Pero hete aquí que hay prejuicios…
Y ahora ellos están allá, en la Nueva, ambos, su hombre y ella; tal vez hayan obtenido una tierra, por buena conducta, edificar una casa donde duermen juntos, donde yo habría podido dormir con ella si hubiese tenido coraje.
En lugar de eso estoy triste y lloro. Mis lágrimas, en el espejito donde se miraba, son las perlas derramadas del collar de dicha con el que ella me había atado…

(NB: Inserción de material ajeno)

## config.mk

```make
export PLATFORM = sky130hd
export DESIGN_NAME = filter_sp_writer_flat
export DESIGN_NICKNAME = d
export VERILOG_FILES = /design/src/rtl/conv_pkg.sv /design/src/rtl/filter_sp_writer_if.sv /design/src/rtl/wrap_addr_counter.sv /design/src/rtl/filter_sp_writer.sv /design/src/flat_wrapper.sv
export SDC_FILE = /design/constraint.sdc
export NUM_CORES = 1
export LEC_CHECK = 0
export ABC_AREA = 1
export CORE_MARGIN = 2
export CORE_UTILIZATION = 30
export DETAILED_ROUTE_END_ITERATION = 8
export PLACE_DENSITY = 0.5
export SLEW_MARGIN = 25
export SYNTH_ARGS = -nofsm -noshare
export SYNTH_HDL_FRONTEND = slang
export SYNTH_HIERARCHICAL = 1
export SYNTH_SLANG_ARGS = --single-unit
```

## constraint.sdc

```tcl
create_clock -name clk -period 2.4 [get_ports clk]
set_input_delay 0.48 -clock clk [delete_from_list [all_inputs] [get_ports clk]]
set_output_delay 0.48 -clock clk [all_outputs]
set_load 0.02 [all_outputs]
```

## src/rtl/conv_pkg.sv

```systemverilog
// Shared definitions for the filter scratchpad write and read sides.
// Holds the controller state encoding and the default data, address and
// filter-count widths, so both sides agree on them.
package conv_pkg;

  localparam int DATA_WIDTH_DEF = 16;
  localparam int ADDR_WIDTH_DEF = 5;
  localparam int NF_WIDTH_DEF   = 4;

  typedef enum logic [1:0] {
    IDLE = 2'd0,
    LOAD = 2'd1,
    HOLD = 2'd2,
    DONE = 2'd3
  } wr_state_e;

endpackage

```

## src/rtl/filter_sp_writer_if.sv

```systemverilog
// Bundle of the filter writer's control, stream, scratchpad-write and
// handshake signals.
//   slave  : the writer itself (filter_sp_writer)
//   master : whatever drives the job, the stream and the consume pulse
//
// Signals:
//   start, filter_size, num_filters : job request (sampled in IDLE)
//   in_data, in_valid, in_ready     : input word stream
//   wr_en, wr_addr, wr_data         : scratchpad write port
//   filter_loaded, filter_consumed  : filter resident / filter used
//   filter_idx, busy, all_done      : job status
interface filter_sp_writer_if #(
  parameter int DATA_WIDTH = conv_pkg::DATA_WIDTH_DEF,
  parameter int ADDR_WIDTH = conv_pkg::ADDR_WIDTH_DEF,
  parameter int NF_WIDTH   = conv_pkg::NF_WIDTH_DEF
);

  logic                  start;
  logic [ADDR_WIDTH-1:0] filter_size;
  logic [NF_WIDTH-1:0]   num_filters;
  logic [DATA_WIDTH-1:0] in_data;
  logic                  in_valid;
  logic                  in_ready;
  logic                  wr_en;
  logic [ADDR_WIDTH-1:0] wr_addr;
  logic [DATA_WIDTH-1:0] wr_data;
  logic                  filter_loaded;
  logic                  filter_consumed;
  logic [NF_WIDTH-1:0]   filter_idx;
  logic                  busy;
  logic                  all_done;

  modport slave (
    input  start, filter_size, num_filters, in_data, in_valid, filter_consumed,
    output in_ready, wr_en, wr_addr, wr_data, filter_loaded, filter_idx, busy, all_done
  );

  modport master (
    output start, filter_size, num_filters, in_data, in_valid, filter_consumed,
    input  in_ready, wr_en, wr_addr, wr_data, filter_loaded, filter_idx, busy, all_done
  );

endinterface

```

## src/rtl/wrap_addr_counter.sv

```systemverilog
// Wrapping address counter used as the scratchpad write pointer.
// Counts 0..limit-1 on inc and wraps back to 0; last flags that the current
// count is the final address before the wrap.
//   clk, rst : clock, asynchronous active-high reset
//   clr      : synchronous clear to 0 (has priority over inc)
//   inc      : advance the count
//   limit    : number of addresses in one pass
//   cnt      : current address
//   last     : cnt+1 == limit
module wrap_addr_counter #(
  parameter int ADDR_WIDTH = conv_pkg::ADDR_WIDTH_DEF
) (
  input  logic                  clk,
  input  logic                  rst,
  input  logic                  clr,
  input  logic                  inc,
  input  logic [ADDR_WIDTH-1:0] limit,
  output logic [ADDR_WIDTH-1:0] cnt,
  output logic                  last
);

  logic [ADDR_WIDTH-1:0] cnt_q, cnt_d;
  logic [ADDR_WIDTH:0]   cnt_plus1;

  // One extra bit so a limit of 2^ADDR_WIDTH-1 compares without overflow.
  assign cnt_plus1 = {1'b0, cnt_q} + (ADDR_WIDTH+1)'(1);
  assign last      = (cnt_plus1 == {1'b0, limit});
  assign cnt       = cnt_q;

  // Next count: clear wins, otherwise step and wrap at the limit.
  always_comb begin
    cnt_d = cnt_q;
    if (clr) begin
      cnt_d = '0;
    end else if (inc) begin
      cnt_d = last ? '0 : cnt_plus1[ADDR_WIDTH-1:0];
    end
  end

  // Count register.
  always_ff @(posedge clk or posedge rst) begin
    if (rst) begin
      cnt_q <= '0;
    end else begin
      cnt_q <= cnt_d;
    end
  end

endmodule

```

## src/rtl/filter_sp_writer.sv

```systemverilog
// Write-side controller for the filter scratchpad.
// Accepts a valid/ready stream of filter words and writes one filter of
// filter_size words at addresses 0..filter_size-1, then holds it until the
// read side pulses filter_consumed. Repeats for num_filters filters.
//   clk, rst : clock, asynchronous active-high reset
//   sp       : filter_sp_writer_if slave port (job request, input stream,
//              scratchpad write port, loaded/consumed handshake, status)
module filter_sp_writer
  import conv_pkg::*;
#(
  parameter int DATA_WIDTH = DATA_WIDTH_DEF,
  parameter int ADDR_WIDTH = ADDR_WIDTH_DEF,
  parameter int NF_WIDTH   = NF_WIDTH_DEF
) (
  input  logic              clk,
  input  logic              rst,
  filter_sp_writer_if.slave sp
);

  wr_state_e             state_q, state_d;
  logic [ADDR_WIDTH-1:0] filter_size_q, filter_size_d;
  logic [NF_WIDTH-1:0]   num_filters_q, num_filters_d;
  logic [NF_WIDTH-1:0]   filter_idx_q, filter_idx_d;
  logic                  wr_en_q, wr_en_d;
  logic [ADDR_WIDTH-1:0] wr_addr_q, wr_addr_d;
  logic [DATA_WIDTH-1:0] wr_data_q, wr_data_d;
  logic                  filter_loaded_q, filter_loaded_d;
  logic                  busy_q, busy_d;
  logic                  all_done_q, all_done_d;

  logic [ADDR_WIDTH-1:0] wptr;
  logic                  wptr_last;
  logic                  handshake;
  logic                  start_ok;
  logic                  consume;
  logic                  last_filter;
  logic                  cnt_clr;
  logic [NF_WIDTH:0]     idx_plus1;

  assign handshake   = (state_q == LOAD) && sp.in_valid;
  assign start_ok    = (state_q == IDLE) && sp.start;
  assign consume     = (state_q == HOLD) && sp.filter_consumed;
  assign idx_plus1   = {1'b0, filter_idx_q} + (NF_WIDTH+1)'(1);
  assign last_filter = (idx_plus1 == {1'b0, num_filters_q});

  // The pointer restarts at 0 for a new job and for each following filter.
  assign cnt_clr = start_ok || (consume && !last_filter);

  wrap_addr_counter #(
    .ADDR_WIDTH (ADDR_WIDTH)
  ) u_wptr (
    .clk   (clk),
    .rst   (rst),
    .clr   (cnt_clr),
    .inc   (handshake),
    .limit (filter_size_q),
    .cnt   (wptr),
    .last  (wptr_last)
  );

  // Next-state and next-output logic for the load/hold controller.
  always_comb begin
    state_d         = state_q;
    filter_size_d   = filter_size_q;
    num_filters_d   = num_filters_q;
    filter_idx_d    = filter_idx_q;
    wr_en_d         = 1'b0;
    wr_addr_d       = wr_addr_q;
    wr_data_d       = wr_data_q;
    filter_loaded_d = filter_loaded_q;
    all_done_d      = (state_q == DONE);

    unique case (state_q)
      IDLE: begin
        if (sp.start) begin
          filter_size_d = sp.filter_size;
          num_filters_d = sp.num_filters;
          filter_idx_d  = '0;
          state_d = ((sp.filter_size != '0) && (sp.num_filters != '0)) ? LOAD : DONE;
        end
      end
      LOAD: begin
        if (handshake) begin
          wr_en_d   = 1'b1;
          wr_addr_d = wptr;
          wr_data_d = sp.in_data;
          if (wptr_last) begin
            state_d = HOLD;
          end
        end
      end
      HOLD: begin
        // filter_loaded rises one cycle after the final write becomes visible.
        if (sp.filter_consumed) begin
          filter_loaded_d = 1'b0;
          if (last_filter) begin
            state_d = DONE;
          end else begin
            filter_idx_d = idx_plus1[NF_WIDTH-1:0];
            state_d      = LOAD;
          end
        end else begin
          filter_loaded_d = 1'b1;
        end
      end
      DONE: begin
        state_d = IDLE;
      end
      default: begin
        state_d = IDLE;
      end
    endcase

    busy_d = (state_d != IDLE);
  end

  // State and registered outputs; reset aborts any job in progress.
  always_ff @(posedge clk or posedge rst) begin
    if (rst) begin
      state_q         <= IDLE;
      filter_size_q   <= '0;
      num_filters_q   <= '0;
      filter_idx_q    <= '0;
      wr_en_q         <= 1'b0;
      wr_addr_q       <= '0;
      wr_data_q       <= '0;
      filter_loaded_q <= 1'b0;
      busy_q          <= 1'b0;
      all_done_q      <= 1'b0;
    end else begin
      state_q         <= state_d;
      filter_size_q   <= filter_size_d;
      num_filters_q   <= num_filters_d;
      filter_idx_q    <= filter_idx_d;
      wr_en_q         <= wr_en_d;
      wr_addr_q       <= wr_addr_d;
      wr_data_q       <= wr_data_d;
      filter_loaded_q <= filter_loaded_d;
      busy_q          <= busy_d;
      all_done_q      <= all_done_d;
    end
  end

  // Stream ready follows the state directly so words flow back to back.
  assign sp.in_ready      = (state_q == LOAD);
  assign sp.wr_en         = wr_en_q;
  assign sp.wr_addr       = wr_addr_q;
  assign sp.wr_data       = wr_data_q;
  assign sp.filter_loaded = filter_loaded_q;
  assign sp.filter_idx    = filter_idx_q;
  assign sp.busy          = busy_q;
  assign sp.all_done      = all_done_q;

endmodule

```

## src/flat_wrapper.sv

```systemverilog
// flat-port wrapper written by rule: the top's interface ports become plain ports
module filter_sp_writer_flat import conv_pkg::*;
#(
  parameter int DATA_WIDTH = DATA_WIDTH_DEF,
  parameter int ADDR_WIDTH = ADDR_WIDTH_DEF,
  parameter int NF_WIDTH   = NF_WIDTH_DEF
)
  (clk, rst, sp_start, sp_filter_size, sp_num_filters, sp_in_data, sp_in_valid, sp_filter_consumed, sp_in_ready, sp_wr_en, sp_wr_addr, sp_wr_data, sp_filter_loaded, sp_filter_idx, sp_busy, sp_all_done);
  filter_sp_writer_if #(.DATA_WIDTH(DATA_WIDTH), .ADDR_WIDTH(ADDR_WIDTH), .NF_WIDTH(NF_WIDTH)) sp_i ();
  input  logic clk;
  input  logic rst;
  input wire logic [$bits(sp_i.start)-1:0] sp_start;
  input wire logic [$bits(sp_i.filter_size)-1:0] sp_filter_size;
  input wire logic [$bits(sp_i.num_filters)-1:0] sp_num_filters;
  input wire logic [$bits(sp_i.in_data)-1:0] sp_in_data;
  input wire logic [$bits(sp_i.in_valid)-1:0] sp_in_valid;
  input wire logic [$bits(sp_i.filter_consumed)-1:0] sp_filter_consumed;
  output wire logic [$bits(sp_i.in_ready)-1:0] sp_in_ready;
  output wire logic [$bits(sp_i.wr_en)-1:0] sp_wr_en;
  output wire logic [$bits(sp_i.wr_addr)-1:0] sp_wr_addr;
  output wire logic [$bits(sp_i.wr_data)-1:0] sp_wr_data;
  output wire logic [$bits(sp_i.filter_loaded)-1:0] sp_filter_loaded;
  output wire logic [$bits(sp_i.filter_idx)-1:0] sp_filter_idx;
  output wire logic [$bits(sp_i.busy)-1:0] sp_busy;
  output wire logic [$bits(sp_i.all_done)-1:0] sp_all_done;
  assign sp_i.start = sp_start;
  assign sp_i.filter_size = sp_filter_size;
  assign sp_i.num_filters = sp_num_filters;
  assign sp_i.in_data = sp_in_data;
  assign sp_i.in_valid = sp_in_valid;
  assign sp_i.filter_consumed = sp_filter_consumed;
  assign sp_in_ready = sp_i.in_ready;
  assign sp_wr_en = sp_i.wr_en;
  assign sp_wr_addr = sp_i.wr_addr;
  assign sp_wr_data = sp_i.wr_data;
  assign sp_filter_loaded = sp_i.filter_loaded;
  assign sp_filter_idx = sp_i.filter_idx;
  assign sp_busy = sp_i.busy;
  assign sp_all_done = sp_i.all_done;
  filter_sp_writer #(.DATA_WIDTH(DATA_WIDTH), .ADDR_WIDTH(ADDR_WIDTH), .NF_WIDTH(NF_WIDTH)) u_core (.clk(clk), .rst(rst), .sp(sp_i));
endmodule
```

# After elaboration in Yosys (flattened, before gate mapping)
# Index checks and enable logic that the tools add are counted.
# Widths: inputs -> output; s select.
# classes
n_eq_ne	8
mux	17
add_sub_neg	2
n_reduce_logical	16
# op_table
cell	n
$mux 5	3
$mux 2	6
$mux 4	3
$pmux 2 s4	1
$pmux 4 s2	1
$add 5x1->6 const B	1
$eq 6x5->1	1
$ne 2x2->1 const B	3
$reduce_bool 2->1	3
$add 4x1->5 const B	1
$eq 5x4->1	1
$logic_and 1x1->1	5
$reduce_bool 5->1	1
$eq 2x2->1 const B	2
$reduce_and 2->1	2
$reduce_and 4->1	1
$reduce_bool 4->1	1
$mux 1	3
$eq 2x1->1 const B	1
$logic_not 2->1	1
$logic_not 1->1	1
$logic_or 1x1->1	1
# totals
reg_bits	45
output_inout_bits	30

# Longest topological paths before layout
# logic_depth
ltp_word	6
ltp_mapped	15
mapped_depth_nobuf	15

# Hierarchy
# The synthesis kept the hierarchy.
# modules_own_cells
mod	area_per_inst_um2	seq_area_each_um2	cells_per_inst	n_inst
filter_sp_writer	1715.4	1001.0	198	1
wrap_addr_counter	437.9	125.1	75	1

# Worst setup path after synthesis
# No wires, ideal clock.
# synth_timing
path_kind	register -> register
startpoint	register u_core.filter_idx_q[0], in the netlist u_core/sp.filter_idx[0]
endpoint	register u_core.u_wptr.cnt_q[0], in the netlist u_core/u_wptr/cnt[0]
required_time_ns	2.283
stages_incl_launch_ff	13
slack_ns	0.249
setup_ns	0.117
arrival_time_ns	2.035
synth_period_minus_slack_ns	2.151
path_cell_list	dfrtp_1 ha_1 xnor2_1 nand3_2 nor2_2 nand2_2 o21ai_4 inv_1 nor2_1 or2_2 nor2_1 nand2_1 nand2_1
# synth_via
elab_chain_len	6
# synth_lines
element	line_no	source
start, declared	filter_sp_writer.sv:23	logic [NF_WIDTH-1:0] filter_idx_q, filter_idx_d;
start signal, assigned	filter_sp_writer.sv:134	filter_idx_q <= filter_idx_d;
$add 4x1->5 (*)	filter_sp_writer.sv:43	assign idx_plus1 = {1'b0, filter_idx_q} + (NF_WIDTH+1)'(1);
$eq 5x4->1 (*)	filter_sp_writer.sv:44	assign last_filter = (idx_plus1 == {1'b0, num_filters_q});
$logic_not 1->1 (*)	filter_sp_writer.sv:47	assign cnt_clr = start_ok || (consume && !last_filter);
$logic_and 1x1->1 (*)	filter_sp_writer.sv:47	
$logic_or 1x1->1 (*)	filter_sp_writer.sv:47	
via u_core.cnt_clr	filter_sp_writer.sv:37	logic cnt_clr;
$mux 5 / $reduce_bool 2->1 (equally long branches)	n/a	
end signal, assigned	wrap_addr_counter.sv:45	cnt_q <= cnt_d;
end, declared	wrap_addr_counter.sv:22	logic [ADDR_WIDTH-1:0] cnt_q, cnt_d;
# The timed path passes the listed nets; every way through them passes the cells marked *.
# A chain may end at the register's enable or synchronous reset.

# Final worst setup path
# layout_timing
startpoint	register u_core.filter_idx_q[0], in the netlist u_core/sp.filter_idx[0]
endpoint	register u_core.u_wptr.cnt_q[3], in the netlist u_core/u_wptr/cnt[3]
# Same word-level chain as after synthesis.

==> metrics <==
outcome finished clean; Setup crit end kind register; total negative slack 0 ns; async set or reset register ratio after synthesis 100.0%; total number of vias 1,815; Crit path arrival time 2.41 ns; Final WS setup approximately 0.23 ns; final WL 4691 um; Startpoint Class register; vias per cell between 4 and 5; pre-CTS setup slack 0.2844 ns; Slew HR approximately 66%; I/O pins 60; CTS tree yes; CP Max Fanout 8; Synth Cell Area 2153 um^2; clock latency on the worst-skew pair 0.29 ns; Area growth syn-to-layout 36.90%; max cap viols 0; Crit. Startpoint u_core/sp.filter_idx[0]; Fin. Hold Viols 0; post-route minimum period about 2.2 ns; GR Layer Usage met2 20.08%; die height slightly below 90 um; DRT Pass-1 Iters 4; GR Util met3 3.265%; detailed-route DRC error count 0; H-tree levels 2; Final setup viols 0; DRT iter0 DRCs 39; Peak Freq 0.4608 GHz; power per cell area 1115 nW/um^2; Yosys reg bits 45; cts hold-fix bufs 0; M1 GR Usage 16.17%; GPL Wtd Cong 0.8427; largest net degree at the start of global routing 41; Core Region 6869 um^2; DIE AREA 7871 um^2; worst-case reg-to-reg path depth 11; r2r setup slk 0.23 ns; FF-to-FF Start u_core/sp.filter_idx[0]; overall global routing resource usage 12.22%; DRT antenna net count 0; routed len/inst 10.81 um; Post-DP Area 2858 um^2; Worst Tran Pin Value 0.5090 ns; I/O Buffers 59; peak supply drop approximately 0.35 mV; RSZ-0062 raised after global routing no; Setup Buffers After CTS 0; grt total ovfl 0; DP HPWL around 3500 um; post-synthesis cell type count 26; syn avg cell area a little under 8 um^2; Worst Hold Class primary input to asynchronous set/reset pin; total power 3288 uW; cell area after layout between 2000 and 3000 um^2; first-pass GRT wire length approximately 7500 um; GR peak layer met2; Max Slew Vio Count 0; total CTS buffers 5; fin crit share 90.43%; Initial Utilization 31.35%; clock skew 0.003311 ns; share of cells above drive strength 1 9.172%; # diodes 0; Syn Nets 305; Post-CTS Resized 0; Lkg Pwr 0.001475 uW; Row Count 30; Net count, final 369; Synth Warn # 6; CTS Buffer Depth 2; R2R Path End u_core/u_wptr/cnt[3]; vias in the first global route 1,650; Required @ worst endpoint around 2.6 ns; worst setup path category register to register; initial antenna violation count 0; Die X 88.72 um; Post-Synthesis Cells 273; Synth Flop Type dfrtp_1; Root Buffer clkbuf_8; clock sinks 45; register area share after synthesis approximately 52%; Worst-path clk slew roughly 0.090 ns; Post-synth EDFFs 0
## critical path: stages, from the launching register on
cell,delay [ns]
dfrtp_1,0.46
ha_1,0.36
xnor2_1,0.19
nand3_2,0.09
nor2_2,0.10
nand2_2,0.09
o21ai_4,0.18
inv_1,0.07
or2_2,0.34
nor2_1,0.12
nand2_1,0.06
nand2_1,0.05
## metrics by stage
stage                     std cells  hold WS [ns]  utilization, %
after global placement          426        0.4541           41.60
final                           434        0.4001           42.91
after floorplan                 273        0.2585               -
after global routing            434        0.4008           42.91
after detailed placement        426        0.4579           41.60
after CTS                       434        0.3953           42.91
## cell type report
cell class | instances | area, um^2
clock inverter | 3 | 21.27
timing repair buffer | 63 | 620.6
inverter | 34 | 127.6
sequential | 45 | 1126
multi-input combinational | 188 | 863.3
tap | 96 | 120.1
clock buffer | 5 | 68.82
fill | 699 | 3921
## worst max-delay path by stage
| stage | end | slack, ns | cells past startpoint |
|---|---|---|---|
| global placement | u_core/u_wptr/cnt[3] | 0.32 | 11 |
| detailed placement | u_core/u_wptr/cnt[3] | 0.28 | 11 |
| finish | u_core/u_wptr/cnt[3] | 0.23 | 11 |
| floorplan | u_core/u_wptr/cnt[0] | 0.25 | 12 |
| global route | u_core/u_wptr/cnt[3] | 0.08 | 11 |
| CTS | u_core/u_wptr/cnt[3] | 0.21 | 11 |
## cell usage in the layout, fill, tap and decap left out, drive strengths merged
cell type and instances:
a21oi 3, a22oi 1, buf 4, clkbuf 5
clkdlybuf4s50 59, clkinv 1, clkinvlp 1, dfrtp 45
ha 2, inv 35, mux2 4, nand2 126
nand3 14, nand3b 1, nand4 4, nor2 21
nor3 1, nor4 1, o21ai 8, or2 1
xnor2 1
## layer usage
metal,up-vias,part of all wire [%]
met5,-,0
met4,0,0.21
met3,2,7.1
met2,55,43
met1,794,50
li1,964,-
## Yosys cell counts, types with 2 or more instances
cell / n / share of area, %
inv_1: 28 / 4.9
mux2_1: 4 / 2.1
nand3_1: 12 / 2.8
nand3_2: 2 / 0.93
ha_1: 2 / 1.2
a21oi_1: 3 / 0.70
nor2_2: 3 / 0.87
nor2_1: 17 / 3.0
nand2_2: 4 / 1.2
o21ai_1: 5 / 1.2
inv_2: 6 / 1.0
buf_2: 5 / 1.2
nand2_1: 122 / 21
dfrtp_1: 45 / 52
nand4_1: 4 / 1.2
## flip-flops by register name, indices dropped and copies added (netlist names), 2 cells and up
name and cells:
u_core/num_filters_q 4, u_core/filter_size_q 5, u_core/sp.wr_data 16, u_core/sp.wr_addr 5, u_core/state_q 2, u_core/sp.filter_idx 4
u_core/u_wptr/cnt 5
## cell families (layout without fill, tap and decap cells)
group	after synthesis	in the layout	synth area share (%)
buf+inv	40	105	7.612
flops	45	45	52.30
simple gates	169	169	32.83
compound gates	12	12	3.602
xor+xnor	1	1	0.4068
mux	4	4	2.092
fa+ha+maj	2	2	1.162
## report_power, final
part	leakage, uW	total, uW	switching (uW)	internal (uW)
Clock	0.0000445	470	263	207
Sequential	0.000564	1270	209	1060
Combinational	0.000866	1550	864	689
Note: power is estimated with default switching activity, not from simulation.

No, la mala suerte es que yo no la hubiese conocido algunos meses antes, porque entonces habría dado el golpe con ella, y, así, ¡todo habría ido sobre ruedas!

NOTAS DE LA TRADUCCIÓN:

[1] Se refiere a Nueva Caledonia. En 1863 Nueva Caledonia es designada como colonia penitenciaria para los condenados a trabajos forzados. (N. del T.)